◆ Work order
Pick each line containing the word "offset" out of the data below.

··· Source data ···

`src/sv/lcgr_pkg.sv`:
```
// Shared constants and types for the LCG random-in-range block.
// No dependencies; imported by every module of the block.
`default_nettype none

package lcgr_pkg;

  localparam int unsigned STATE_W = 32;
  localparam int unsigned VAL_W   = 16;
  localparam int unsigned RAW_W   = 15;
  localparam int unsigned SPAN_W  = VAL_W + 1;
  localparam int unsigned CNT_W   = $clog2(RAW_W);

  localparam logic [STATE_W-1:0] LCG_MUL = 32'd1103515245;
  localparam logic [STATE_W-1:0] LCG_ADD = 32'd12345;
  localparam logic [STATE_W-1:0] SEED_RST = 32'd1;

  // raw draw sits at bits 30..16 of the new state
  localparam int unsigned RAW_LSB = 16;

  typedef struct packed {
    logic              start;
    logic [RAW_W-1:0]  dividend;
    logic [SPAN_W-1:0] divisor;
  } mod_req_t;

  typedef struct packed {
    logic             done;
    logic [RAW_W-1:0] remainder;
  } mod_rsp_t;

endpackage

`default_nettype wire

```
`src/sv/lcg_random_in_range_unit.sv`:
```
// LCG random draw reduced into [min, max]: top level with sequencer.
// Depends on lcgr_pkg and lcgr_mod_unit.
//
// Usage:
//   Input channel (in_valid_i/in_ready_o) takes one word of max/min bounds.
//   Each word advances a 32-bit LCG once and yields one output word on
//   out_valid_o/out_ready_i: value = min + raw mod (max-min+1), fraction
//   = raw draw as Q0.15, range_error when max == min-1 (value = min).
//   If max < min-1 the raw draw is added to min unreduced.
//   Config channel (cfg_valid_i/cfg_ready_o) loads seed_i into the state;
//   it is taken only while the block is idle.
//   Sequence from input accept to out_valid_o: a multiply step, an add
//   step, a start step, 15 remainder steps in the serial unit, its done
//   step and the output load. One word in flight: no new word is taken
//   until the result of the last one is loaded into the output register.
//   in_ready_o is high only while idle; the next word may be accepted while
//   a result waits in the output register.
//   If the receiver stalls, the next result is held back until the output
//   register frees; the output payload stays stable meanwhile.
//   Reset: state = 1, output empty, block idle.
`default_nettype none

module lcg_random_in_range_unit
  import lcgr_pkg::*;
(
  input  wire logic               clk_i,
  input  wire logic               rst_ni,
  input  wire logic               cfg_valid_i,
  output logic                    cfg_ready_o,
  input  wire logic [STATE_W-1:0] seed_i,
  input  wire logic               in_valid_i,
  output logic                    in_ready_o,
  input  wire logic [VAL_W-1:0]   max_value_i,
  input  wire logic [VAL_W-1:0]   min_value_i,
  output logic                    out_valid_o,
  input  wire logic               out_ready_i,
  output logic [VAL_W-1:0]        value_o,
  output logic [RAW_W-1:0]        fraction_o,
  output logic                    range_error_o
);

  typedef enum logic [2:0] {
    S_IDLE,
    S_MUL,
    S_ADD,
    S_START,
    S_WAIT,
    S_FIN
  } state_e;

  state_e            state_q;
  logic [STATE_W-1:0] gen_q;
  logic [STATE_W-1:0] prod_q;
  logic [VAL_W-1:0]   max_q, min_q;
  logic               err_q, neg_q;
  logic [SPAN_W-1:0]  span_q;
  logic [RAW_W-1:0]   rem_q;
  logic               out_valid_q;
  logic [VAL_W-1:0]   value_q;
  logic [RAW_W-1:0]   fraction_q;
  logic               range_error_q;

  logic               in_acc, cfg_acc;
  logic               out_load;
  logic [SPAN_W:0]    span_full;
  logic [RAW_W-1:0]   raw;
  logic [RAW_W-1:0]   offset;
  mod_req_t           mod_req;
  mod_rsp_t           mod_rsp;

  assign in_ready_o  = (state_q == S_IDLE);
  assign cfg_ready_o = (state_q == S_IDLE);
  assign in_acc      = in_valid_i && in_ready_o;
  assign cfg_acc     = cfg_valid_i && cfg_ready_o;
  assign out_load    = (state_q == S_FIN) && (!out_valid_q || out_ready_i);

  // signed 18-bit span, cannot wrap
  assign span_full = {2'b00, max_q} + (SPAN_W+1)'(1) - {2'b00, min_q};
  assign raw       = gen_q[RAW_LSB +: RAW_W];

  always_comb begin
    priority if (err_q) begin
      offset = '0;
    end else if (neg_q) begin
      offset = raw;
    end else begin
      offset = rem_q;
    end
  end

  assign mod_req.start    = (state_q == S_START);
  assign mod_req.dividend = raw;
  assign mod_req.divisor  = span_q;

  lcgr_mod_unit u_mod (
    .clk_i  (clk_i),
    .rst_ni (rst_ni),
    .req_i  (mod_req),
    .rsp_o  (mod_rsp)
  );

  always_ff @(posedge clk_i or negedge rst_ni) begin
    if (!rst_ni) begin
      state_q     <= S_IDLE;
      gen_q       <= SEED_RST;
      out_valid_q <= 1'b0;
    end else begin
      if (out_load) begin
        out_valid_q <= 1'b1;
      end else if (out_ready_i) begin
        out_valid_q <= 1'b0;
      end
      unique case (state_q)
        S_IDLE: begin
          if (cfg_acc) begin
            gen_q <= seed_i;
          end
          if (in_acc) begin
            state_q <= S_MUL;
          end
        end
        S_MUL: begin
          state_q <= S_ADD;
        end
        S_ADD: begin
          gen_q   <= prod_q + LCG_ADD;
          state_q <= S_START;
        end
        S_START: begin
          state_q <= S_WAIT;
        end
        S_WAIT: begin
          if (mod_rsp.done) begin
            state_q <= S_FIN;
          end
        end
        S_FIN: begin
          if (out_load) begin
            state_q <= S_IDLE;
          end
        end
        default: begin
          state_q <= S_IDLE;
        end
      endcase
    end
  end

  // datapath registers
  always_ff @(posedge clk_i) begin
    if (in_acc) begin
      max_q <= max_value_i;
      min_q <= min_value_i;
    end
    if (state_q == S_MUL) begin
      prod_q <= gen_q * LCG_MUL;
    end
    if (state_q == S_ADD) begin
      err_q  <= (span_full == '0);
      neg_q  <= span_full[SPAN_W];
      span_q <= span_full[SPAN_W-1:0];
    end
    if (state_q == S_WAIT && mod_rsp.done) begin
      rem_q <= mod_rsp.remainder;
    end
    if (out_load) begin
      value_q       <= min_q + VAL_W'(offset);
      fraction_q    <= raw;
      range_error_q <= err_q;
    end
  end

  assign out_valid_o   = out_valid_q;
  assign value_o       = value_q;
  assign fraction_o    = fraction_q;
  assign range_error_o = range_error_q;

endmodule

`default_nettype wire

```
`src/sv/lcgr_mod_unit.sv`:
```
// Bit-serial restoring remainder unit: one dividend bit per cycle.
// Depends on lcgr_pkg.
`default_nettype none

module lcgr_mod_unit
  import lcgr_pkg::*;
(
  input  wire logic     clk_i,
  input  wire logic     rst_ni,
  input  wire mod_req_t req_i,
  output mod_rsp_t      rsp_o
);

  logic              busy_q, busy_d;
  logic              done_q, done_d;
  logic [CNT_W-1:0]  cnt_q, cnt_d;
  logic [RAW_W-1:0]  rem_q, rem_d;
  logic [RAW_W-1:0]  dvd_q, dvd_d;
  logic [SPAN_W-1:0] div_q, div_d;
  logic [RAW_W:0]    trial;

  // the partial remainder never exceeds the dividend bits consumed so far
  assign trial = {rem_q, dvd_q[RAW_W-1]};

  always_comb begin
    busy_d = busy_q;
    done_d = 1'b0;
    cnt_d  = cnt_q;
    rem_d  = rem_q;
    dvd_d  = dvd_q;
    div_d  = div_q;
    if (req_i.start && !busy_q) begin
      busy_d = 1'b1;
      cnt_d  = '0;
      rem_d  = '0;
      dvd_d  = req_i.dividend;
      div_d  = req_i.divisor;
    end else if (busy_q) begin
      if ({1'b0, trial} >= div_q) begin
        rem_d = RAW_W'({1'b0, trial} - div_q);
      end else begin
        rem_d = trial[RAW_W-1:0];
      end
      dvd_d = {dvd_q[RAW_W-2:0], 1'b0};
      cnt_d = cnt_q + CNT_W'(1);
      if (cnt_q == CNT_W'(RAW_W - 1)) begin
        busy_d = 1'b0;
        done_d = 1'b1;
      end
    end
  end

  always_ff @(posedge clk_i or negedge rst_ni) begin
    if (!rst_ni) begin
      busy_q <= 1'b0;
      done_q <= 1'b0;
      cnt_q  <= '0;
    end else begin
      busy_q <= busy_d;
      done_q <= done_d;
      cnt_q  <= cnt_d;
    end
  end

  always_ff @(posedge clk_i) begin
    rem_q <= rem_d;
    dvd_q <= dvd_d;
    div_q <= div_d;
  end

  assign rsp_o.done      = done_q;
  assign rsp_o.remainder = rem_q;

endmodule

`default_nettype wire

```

···

◆ Answer section
  logic [RAW_W-1:0]   offset;
      offset = '0;
      offset = raw;
      offset = rem_q;
      value_q       <= min_q + VAL_W'(offset);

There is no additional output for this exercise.